Work order:
Scan the data below for the string "begin". Show every line where it turns up.

** Opening The records block **

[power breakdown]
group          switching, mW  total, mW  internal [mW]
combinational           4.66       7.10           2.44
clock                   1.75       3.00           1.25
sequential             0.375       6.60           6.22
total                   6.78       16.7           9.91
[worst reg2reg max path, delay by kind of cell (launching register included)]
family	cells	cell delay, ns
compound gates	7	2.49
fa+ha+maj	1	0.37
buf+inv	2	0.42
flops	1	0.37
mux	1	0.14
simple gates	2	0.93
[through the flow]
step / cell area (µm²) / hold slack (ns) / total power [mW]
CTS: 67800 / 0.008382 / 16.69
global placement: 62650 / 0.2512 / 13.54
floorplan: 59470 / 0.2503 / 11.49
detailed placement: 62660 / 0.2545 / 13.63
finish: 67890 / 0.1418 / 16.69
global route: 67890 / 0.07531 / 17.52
## config.mk

```make
export PLATFORM = sky130hd
export DESIGN_NAME = pedal_plausibility_monitor_core
export DESIGN_NICKNAME = d
export VERILOG_FILES = /design/src/hw/rtl/ppm_pkg.sv /design/src/hw/rtl/pedal_plausibility_monitor_core.sv
export VERILOG_INCLUDE_DIRS = /design/src /design/src/hw/rtl
export SDC_FILE = /design/constraint.sdc
export NUM_CORES = 2
export LEC_CHECK = 0
export BUFFER_PORTS_ARGS = -buffer_cell sky130_fd_sc_hd__buf_2
export CORE_MARGIN = 1
export CORE_UTILIZATION = 25
export CTS_BUF_LIST = sky130_fd_sc_hd__clkbuf_8
export DETAILED_ROUTE_END_ITERATION = 6
export GPL_ROUTABILITY_DRIVEN = 0
export PLACE_DENSITY_LB_ADDON = 0.08
export SYNTH_ARGS = -nofsm -noshare
export SYNTH_HDL_FRONTEND = slang
export SYNTH_SLANG_ARGS = --single-unit
```

## constraint.sdc

```tcl
create_clock -name clk -period 10.15 [get_ports clk]
set_clock_uncertainty 0.1 [all_clocks]
set_input_delay 0 -clock clk [delete_from_list [all_inputs] [get_ports clk]]
set_output_delay 0 -clock clk [all_outputs]
set_load 0.03 [all_outputs]
```
$ cat src/rtl/wcc_pkg.sv
// shared constants and types for the waveform character classifier
package wcc_pkg;

   localparam int LEVEL_W    = 7;
   localparam int DELTA_W    = 8;
   localparam int MAX_FRAME  = 1024;
   localparam int IDX_W      = $clog2(MAX_FRAME);
   localparam int CNT_W      = IDX_W + 1;
   localparam int Q16_SHIFT  = 16;
   localparam int SCALE_SHIFT = 10;
   localparam int LINE_W     = 26;
   localparam int BAD_W      = CNT_W;

   localparam int NOISE_W    = 17;
   localparam int CLEAN_W    = 13;
   localparam int DIST_W     = 18;
   localparam int LINEAR_W   = 12;
   localparam int TRI_W      = 11;

   localparam int DIV_W      = DIST_W + SCALE_SHIFT;
   localparam int DIVISOR_W  = CNT_W;
   localparam int DIV_LANES  = 5;
   localparam int DIV_CNT_W  = $clog2(DIV_W + 1);

   localparam int CSR_IDX_W  = 3;
   localparam int CSR_DATA_W = 10;

   localparam logic [CSR_IDX_W-1:0] REG_NOISE_JUMP   = 3'd0;
   localparam logic [CSR_IDX_W-1:0] REG_SMOOTH_SLOPE = 3'd1;
   localparam logic [CSR_IDX_W-1:0] REG_DISTORTION   = 3'd2;
   localparam logic [CSR_IDX_W-1:0] REG_TRI_SPAN     = 3'd3;
   localparam logic [CSR_IDX_W-1:0] REG_TRI_DROP     = 3'd4;
   localparam logic [CSR_IDX_W-1:0] REG_LINE_TOL     = 3'd5;

   localparam logic [6:0] RST_NOISE_JUMP   = 7'd5;
   localparam logic [6:0] RST_SMOOTH_SLOPE = 7'd3;
   localparam logic [7:0] RST_DISTORTION   = 8'd3;
   localparam logic [9:0] RST_TRI_SPAN     = 10'd30;
   localparam logic [6:0] RST_TRI_DROP     = 7'd3;
   localparam logic [6:0] RST_LINE_TOL     = 7'd2;

   localparam logic [LEVEL_W-1:0] LEVEL_MID = 7'd50;
   localparam logic [LEVEL_W-1:0] LEVEL_TOP = 7'd100;
   localparam logic [CLEAN_W-1:0] CLEAN_STRONG = 13'd6;
   localparam logic [CLEAN_W-1:0] CLEAN_WEAK   = 13'd1;
   localparam logic [LINEAR_W-1:0] LINEAR_STEP = 12'd3;

   localparam int LANE_NOISE  = 0;
   localparam int LANE_CLEAN  = 1;
   localparam int LANE_DIST   = 2;
   localparam int LANE_LINEAR = 3;
   localparam int LANE_TRI    = 4;

   typedef logic [DIV_LANES-1:0][DIV_W-1:0] div_lanes_type;

   typedef struct packed {
      logic busy;
      logic done;
   } div_status_type;

endpackage

$ cat src/rtl/wcc_divider.sv
// multi-lane restoring divider with one shared divisor, one quotient bit per cycle
module wcc_divider (
   input  logic                   clock,
   input  logic                   reset,
   input  logic                   start,
   input  wcc_pkg::div_lanes_type dividend,
   input  logic [wcc_pkg::DIVISOR_W-1:0] divisor,
   output wcc_pkg::div_lanes_type quotient,
   output wcc_pkg::div_status_type status
);
   import wcc_pkg::*;

   div_lanes_type                         work_ff, work_in;
   logic [DIV_LANES-1:0][DIVISOR_W-1:0]  rem_ff, rem_in;
   logic [DIVISOR_W-1:0]                  dvs_ff, dvs_in;
   logic [DIV_CNT_W-1:0]                  cnt_ff, cnt_in;
   logic                                  done_ff, done_in;
   logic [DIVISOR_W:0]                    trial;

   always_comb begin
      work_in = work_ff;
      rem_in  = rem_ff;
      dvs_in  = dvs_ff;
      cnt_in  = cnt_ff;
      done_in = 1'b0;
      trial   = '0;
      if (start) begin
         work_in = dividend;
         rem_in  = '0;
         dvs_in  = divisor;
         cnt_in  = DIV_CNT_W'(DIV_W);
      end else if (cnt_ff != '0) begin
         for (int l = 0; l < DIV_LANES; l++) begin
            trial = {rem_ff[l], work_ff[l][DIV_W-1]};
            if (trial >= {1'b0, dvs_ff}) begin
               trial = trial - {1'b0, dvs_ff};
               work_in[l] = {work_ff[l][DIV_W-2:0], 1'b1};
            end else begin
               work_in[l] = {work_ff[l][DIV_W-2:0], 1'b0};
            end
            rem_in[l] = trial[DIVISOR_W-1:0];
         end
         cnt_in = cnt_ff - 1'b1;
         done_in = (cnt_ff == DIV_CNT_W'(1));
      end
   end

   always_ff @(posedge clock) begin
      if (reset) begin
         cnt_ff  <= '0;
         done_ff <= 1'b0;
      end else begin
         cnt_ff  <= cnt_in;
         done_ff <= done_in;
      end
      work_ff <= work_in;
      rem_ff  <= rem_in;
      dvs_ff  <= dvs_in;
   end

   assign quotient    = work_ff;
   assign status.busy = (cnt_ff != '0);
   assign status.done = done_ff;

endmodule

$ cat config.mk
export PLATFORM = sky130hd
export DESIGN_NAME = wcc_divider
export DESIGN_NICKNAME = d
export VERILOG_FILES = /design/src/rtl/wcc_pkg.sv /design/src/rtl/wcc_divider.sv
export SDC_FILE = /design/constraint.sdc
export NUM_CORES = 1
export LEC_CHECK = 0
export BUFFER_PORTS_ARGS = -buffer_cell sky130_fd_sc_hd__buf_2
export CORE_ASPECT_RATIO = 1.2
export CORE_MARGIN = 10
export CORE_UTILIZATION = 49
export DETAILED_ROUTE_END_ITERATION = 6
export PLACE_DENSITY = 0.83
export SYNTH_ARGS = -nofsm -noshare
export SYNTH_HDL_FRONTEND = slang
export SYNTH_SLANG_ARGS = --single-unit
export TNS_END_PERCENT = 10
$ cat constraint.sdc
create_clock -name clock -period 4.4 [get_ports clock]
set_input_delay 0.44 -clock clock [delete_from_list [all_inputs] [get_ports clock]]
set_output_delay 0.44 -clock clock [all_outputs]
set_load 0.005 [all_outputs]
==> key figures <==
Timing
  – Max transition margin: 0.328
  – Tmin final: 3.03 ns
  – Fin. Hold Viols: 0
  – Final worst-path cycle share: 0.688
  – Setup Total Neg Slack: 0 ns
  – Clock skew: approximately 0.015 ns
  – Final setup violation count: 0
  – Fmax: ~0.33 GHz
  – RSZ-0062 raised after global routing: no
  – Least-Margin Pin Slew: around 1 ns
  – Setup ws final: 1.37 ns
  – Final Max Slew Viols: 0

Cells and area
  – Fill cells: roughly 1900
  – FF+latch area: 5760 um^2
  – Area of the multi-input gates: 5610 um^2
  – Commonest non-fill, non-tap cell in the layout: buf_2
  – Final Net Count: between 1500 and 2000
  – Layout cell share with drive strength beyond 1: 0.378
  – Cell Count, Final, Fillers Out: ~1600
  – Final Util: 0.611
  – Area grow syn2layout: 22.2%
  – Most frequent cells in the layout: 294 x buf_2, 151 x edfxtp_1, 138 x mux2_2

Synthesis
  – Netlist cell types: between 50 and 60
  – Post-Syn Area per Cell: roughly 11 um^2
  – Post-synth EDFFs: approximately 150
  – Sequential share of the synthesized area: 0.493
  – Seq cells post-synth: between 200 and 250
  – Syn nets: 1244
  – Share of async-settable or async-resettable flops after synthesis: 0
  – Predominant post-synthesis flop cell: edfxtp_1
  – Post-Synthesis Cells: approximately 1000
  – Post-Syn Area: between 10000 and 15000 um^2
  – Synth Warn #: 0

Power
  – Worst VDD drop: about 0.4 mV
  – Leak: between 5 and 6 nW
  – PwrDens: around 570 nW/um^2
  – Pwr Total: just over 8 mW

Global route
  – Initial antenna violation count: 10
  – Global-route wire length before repair: about 55000 um
  – Number of global-route vias before repair: about 9900
  – Largest net degree at the start of global routing: approximately 110
  – Grt ovf: 0
  – Gr usage total: 0.222

Worst setup path
  – Flop2flop setup slack: about 1.4 ns
  – Worst-path fanout max: 12
  – Critical path arrival: ~3.4 ns
  – Crit end category: flip-flop
  – Worst path required time: 4.82 ns
  – CP Class: reg -> reg
  – Startpoint types: flip-flop

Drt
  – Detail Route Antenna Nets: 0
  – Vias/cell: roughly 5.9
  – Wire per inst: roughly 22 um
  – Residual DRC: 0
  – First-pass detailed-route iteration total: 5
  – DRT iter0 DRCs: ~700
  – WL final: between 30000 and 40000 um
  – Via count: just under 10000

Placement
  – Dpl ws: 1.51 ns
  – Dpl cells: 1597
  – DP Wirelength: about 26000 um
  – GPL Wtd Cong: slightly above 0.9
  – PortBufs: 295

Clocking
  – Clock sinks: 212
  – Reg clk slew, reported paths: 0.06 ns
  – CTS tree: built
  – Clock Latency Late Sink: 0.52 ns
  – H-tree lvl count: 1
  – Post-CTS Setup Bufs: 0
  – Largest buffer count on any clock path: 3
  – Post_cts resized: 0
  – Hold buffers post-CTS: 0
  – CTS buffer count: 24
  – Clk root buf: clkbuf_16

Status
  – Outcome: completed

Floorplan
  – I/O pin cnt: ~300
  – Die height: about 190 um
  – Initial Utilization: 0.500
  – Die W: roughly 160 um
  – Full die area: between 30000 and 40000 um^2
  – Core Footprint: 23400 um^2
  – Row count: 61

Worst hold path
  – Hold Crit Class: in -> reg

Run
  – Max_cap viols: 0
[synth_stat cells, drive strengths merged, types with 4 or more instances]
master,n,area (um^2)
edfxtp,151,4530
mux2,138,1550
nor2,80,300
dfxtp,61,1220
ha,57,713
o21ai,55,275
a21oi,45,225
nand2,43,161
clkbuf,38,143
inv,35,131
nand3,29,145
a311oi,28,245
nor3,25,125
o21a,24,195
nand4,18,113
a211oi,17,128
xnor2,14,123
nor2b,12,90.1
or3,12,75.1
xor2,12,105
nand2b,11,68.8
buf,9,42.5
o311ai,9,78.8
a21o,8,60.1
nor4,8,50.1
a31oi,7,43.8
o211ai,7,52.6
o21ba,6,60.1
or2,6,37.5
fa,5,100
o31a,5,43.8
o31ai,5,47.5
and2,4,25.0
and4,4,35.0
nand3b,4,30.0
o21bai,4,30.0
[sequential cells by signal, summed over array words and instances, names as in the netlist]
name	count
quotient	140
rem_ff	55
dvs_ff	11
cnt_ff	5
done_ff	1
[final timing paths]
path,start,to,cells past startpoint
max reg2reg,dvs_ff[5]$_DFFE_PP_,rem_ff[5]$_SDFFE_PP0P_,8
min reg2reg,rem_ff[18]$_SDFFE_PP0P_,rem_ff[18]$_SDFFE_PP0P_,2
max,dvs_ff[5]$_DFFE_PP_,rem_ff[5]$_SDFFE_PP0P_,8
min,divisor[4],dvs_ff[4]$_DFFE_PP_,1
[area by class of cell]
cell class              instances  area share
multi-input cells             733       0.393
clock buffers                  30      0.0458
well taps                     315      0.0276
diodes                          3    0.000526
inverters                      36     0.00982
flip-flops and latches        212       0.403
repair buffers                301       0.109
clock inverters                14      0.0111
[power breakdown]
| group | leakage [nW] | switching, mW | internal, mW |
|---|---|---|---|
| Sequential | 2.07 | 0.337 | 2.64 |
| Clock | 0.392 | 0.836 | 1.23 |
| Combinational | 3.47 | 1.74 | 1.32 |
[per-stage QoR]
stage | hold slack, ns | area, um^2
after floorplan | 0.458 | 11700
after global placement | 0.482 | 13500
after detailed placement | 0.498 | 13500
after CTS | 0.0803 | 14300
after global routing | 0.0850 | 14300
final | 0.0934 | 14300
[cell families (layout without fill, tap and decap cells)]
kind of cell               count (synthesis)  after routing  synth area share
and+or+nand+nor                          265            265             0.114
AOI/OAI and AO/OA                        239            239             0.141
DFF                                      212            212             0.493
muxes                                    141            141             0.136
buffers and inverters                     83            381            0.0274
adders and majority gates                 62             62            0.0696
xor gates and xnor gates                  26             26            0.0195
other                                      0              3                 0
[per-layer routing]
| metal | vias to the layer above | part of all wire | global-route usage |
|---|---|---|---|
| met3 | 95 | 0.096 | 0.0773 |
| met5 | - | 0.0030 | 0 |
| met4 | 16 | 0.031 | 0.0736 |
| met2 | 451 | 0.49 | 0.385 |
| met1 | 4691 | 0.38 | 0.251 |
| li1 | 4521 | - | - |
[critical path, cell delays in order, from the launching register on]
cell and delay (ns):
edfxtp_1 0.37, inv_1 0.27, ha_1 0.35, a21oi_1 0.20, o21ai_1 0.13, or2_2 0.30
o21ai_1 0.75, a221oi_1 0.22, nor4_1 0.33
Note: power is estimated with default switching activity, not from simulation.
===== src/rtl/core/mrf_pkg.sv =====
// Package for the Modbus RTU request framer.
// Holds codes, the command record passed from front to back, and the CRC step.
// No dependencies.
package mrf_pkg;

    localparam int MAX_FRAME_DEFAULT = 64;
    localparam int QUEUE_DEPTH       = 2;
    localparam int CMD_BYTES         = 7;

    localparam logic [15:0] CRC_INIT  = 16'hFFFF;
    localparam logic [15:0] CRC_POLY  = 16'hA001;
    localparam logic [7:0]  MAX_SLAVE = 8'd247;
    localparam logic [15:0] COIL_ON   = 16'hFF00;

    localparam logic [7:0] FC_READ_FIRST  = 8'd1;
    localparam logic [7:0] FC_WRITE_COIL  = 8'd5;
    localparam logic [7:0] FC_WRITE_REG   = 8'd6;
    localparam logic [7:0] FC_WRITE_MULTI = 8'd16;

    localparam logic [7:0] CFG_REPORT_ID = 8'd0;
    localparam logic [7:0] CFG_REBOOT    = 8'd1;

    localparam logic [7:0]  REPORT_ID_RESET = 8'd17;
    localparam logic [7:0]  REBOOT_RESET    = 8'd0;

    typedef enum logic [1:0] {
        ERR_NONE   = 2'd0,
        ERR_SLAVE  = 2'd1,
        ERR_LENGTH = 2'd2,
        ERR_CODE   = 2'd3
    } err_t;

    typedef enum logic {
        KIND_HEADER = 1'b0,
        KIND_DATA   = 1'b1
    } kind_t;

    // One queued transaction for the back end: plain bytes, then optional CRC.
    typedef struct packed {
        logic [CMD_BYTES-1:0][7:0] bytes;
        logic [2:0]                nbytes;
        logic                      init_crc;
        logic                      add_crc;
        err_t                      err;
    } cmd_t;

    function automatic logic [15:0] crc_step(input logic [15:0] crc, input logic [7:0] b);
        logic [15:0] c;
        c = crc ^ {8'h00, b};
        for (int k = 0; k < 8; k++) begin
            if (c[0])
                c = (c >> 1) ^ CRC_POLY;
            else
                c = c >> 1;
        end
        return c;
    endfunction

endpackage


===== src/rtl/core/mrf_req_if.sv =====
// Request channel of the Modbus RTU request framer.
// Valid/ready handshake with the header or data word payload.
interface mrf_req_if;
    logic        valid;
    logic        ready;
    logic        func;
    logic [7:0]  slave_id;
    logic [7:0]  function_code;
    logic [15:0] start_address;
    logic [15:0] item_count;
    logic [15:0] data_word;

    modport source (output valid, func, slave_id, function_code, start_address,
                    item_count, data_word, input ready);
    modport sink   (input valid, func, slave_id, function_code, start_address,
                    item_count, data_word, output ready);
endinterface


===== src/rtl/core/mrf_frame_if.sv =====
// Frame byte channel of the Modbus RTU request framer.
// Valid/ready handshake carrying one frame byte or an error result.
interface mrf_frame_if;
    logic       valid;
    logic       ready;
    logic [7:0] frame_byte;
    logic       last_byte;
    logic [1:0] error;

    modport source (output valid, frame_byte, last_byte, error, input ready);
    modport sink   (input valid, frame_byte, last_byte, error, output ready);
endinterface


===== src/rtl/core/mrf_cfg_if.sv =====
// Configuration write channel of the Modbus RTU request framer.
// Valid/ready handshake carrying a register index and write data.
interface mrf_cfg_if;
    logic       valid;
    logic       ready;
    logic [7:0] reg_index;
    logic [7:0] data;

    modport source (output valid, reg_index, data, input ready);
    modport sink   (input valid, reg_index, data, output ready);
endinterface


===== src/rtl/core/modbus_rtu_request_framer.sv =====
// Modbus RTU request framer: request items in, frame bytes with CRC-16/MODBUS out.
// Accepted items pass through the 2-entry queue into the back-end command register,
// which takes no new item until the current one is played out, and leave through the
// registered output stage one frame byte per cycle while the frame sink is ready.
// Reset clears the queue, word count and output stage; config registers return to 17 and 0.
module modbus_rtu_request_framer #(
    parameter int MAX_FRAME = mrf_pkg::MAX_FRAME_DEFAULT
) (
    input  logic        clk,
    input  logic        rst_n,
    mrf_req_if.sink     req,
    mrf_cfg_if.sink     cfg,
    mrf_frame_if.source frame
);
    import mrf_pkg::*;

    logic push_valid, push_ready;
    cmd_t push_data;
    logic pop_valid, pop_ready;
    cmd_t pop_data;

    mrf_front #(
        .MAX_FRAME (MAX_FRAME)
    ) u_front (
        .clk        (clk),
        .rst_n      (rst_n),
        .req        (req),
        .cfg        (cfg),
        .push_valid (push_valid),
        .push_ready (push_ready),
        .push_data  (push_data)
    );

    mrf_queue #(
        .DEPTH (QUEUE_DEPTH)
    ) u_queue (
        .clk        (clk),
        .rst_n      (rst_n),
        .push_valid (push_valid),
        .push_ready (push_ready),
        .push_data  (push_data),
        .pop_valid  (pop_valid),
        .pop_ready  (pop_ready),
        .pop_data   (pop_data)
    );

    mrf_back u_back (
        .clk       (clk),
        .rst_n     (rst_n),
        .pop_valid (pop_valid),
        .pop_ready (pop_ready),
        .pop_data  (pop_data),
        .frame     (frame)
    );

endmodule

** Closing The records block **

Response area:
   always_comb begin
      if (start) begin
      end else if (cnt_ff != '0) begin
         for (int l = 0; l < DIV_LANES; l++) begin
            if (trial >= {1'b0, dvs_ff}) begin
            end else begin
   always_ff @(posedge clock) begin
      if (reset) begin
      end else begin
        for (int k = 0; k < 8; k++) begin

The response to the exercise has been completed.